Cancer-associated fibroblasts (CAFs) are involved in tumor growth, angiogenesis, metastasis, and resistance to therapy. We sought to explore the CAFs characteristics in hepatocellular carcinoma (HCC) and establish a CAF-based risk signature for predicting the prognosis of HCC patients.
The signal-cell RNA sequencing (scRNA-seq) data was obtained from the GEO database. Bulk RNA-seq data and microarray data of HCC were obtained from the TCGA and GEO databases respectively. Seurat R package was applied to process scRNA-seq data and identify CAF clusters according to the CAF markers. Differential expression analysis was performed to screen differentially expressed genes (DEGs) between normal and tumor samples in TCGA dataset. Then Pearson correlation analysis was used to determine the DEGs associated with CAF clusters, followed by the univariate Cox regression analysis to identify CAF-related prognostic genes. Lasso regression was implemented to construct a risk signature based on CAF-related prognostic genes. Finally, a nomogram model based on the risk signature and clinicopathological characteristics was developed.

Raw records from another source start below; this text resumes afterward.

File: config.mk
export PLATFORM = sky130hd
export DESIGN_NAME = puf_race_ctrl
export DESIGN_NICKNAME = d
export VERILOG_FILES = /design/src/rtl/puf_race_ctrl.sv
export SDC_FILE = /design/constraint.sdc
export NUM_CORES = 1
export LEC_CHECK = 0
export ABC_CLOCK_PERIOD_IN_PS = 3700
export BUFFER_PORTS_ARGS = -buffer_cell sky130_fd_sc_hd__buf_4
export CAP_MARGIN = 30
export CORE_MARGIN = 5
export CORE_UTILIZATION = 50
export CTS_BUF_LIST = sky130_fd_sc_hd__clkbuf_8
export CTS_CLUSTER_DIAMETER = 50
export DETAILED_ROUTE_END_ITERATION = 12
export GPL_TIMING_DRIVEN = 0
export MAX_ROUTING_LAYER = met4
export PLACE_DENSITY = 0.8
export SKIP_CTS_REPAIR_TIMING = 1
export SLEW_MARGIN = 25
export SYNTH_ARGS = -nofsm -noshare
export SYNTH_HDL_FRONTEND = slang
export SYNTH_SLANG_ARGS = --single-unit
File: constraint.sdc
create_clock -name clk -period 3.7 [get_ports clk]
set_input_delay 0 -clock clk [delete_from_list [all_inputs] [get_ports clk]]
set_output_delay 0 -clock clk [all_outputs]
set_load 0.01 [all_outputs]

Based on scRNA-seq data, we identified 4 CAF clusters in HCC, 3 of which were associated with prognosis in HCC. A total of 423 genes were identified from 2811 DEGs to be significantly correlated with CAF clusters, and were narrowed down to generate a risk signature with 6 genes. These six genes were primarily connected with 39 pathways, such as angiogenesis, apoptosis, and hypoxia. Meanwhile, the risk signature was significantly associated with stromal and immune scores, as well as some immune cells. Multivariate analysis revealed that risk signature was an independent prognostic factor for HCC, and its value in predicting immunotherapeutic outcomes was confirmed. A novel nomogram integrating the stage and CAF-based risk signature was constructed, which exhibited favorable predictability and reliability in the prognosis prediction of HCC.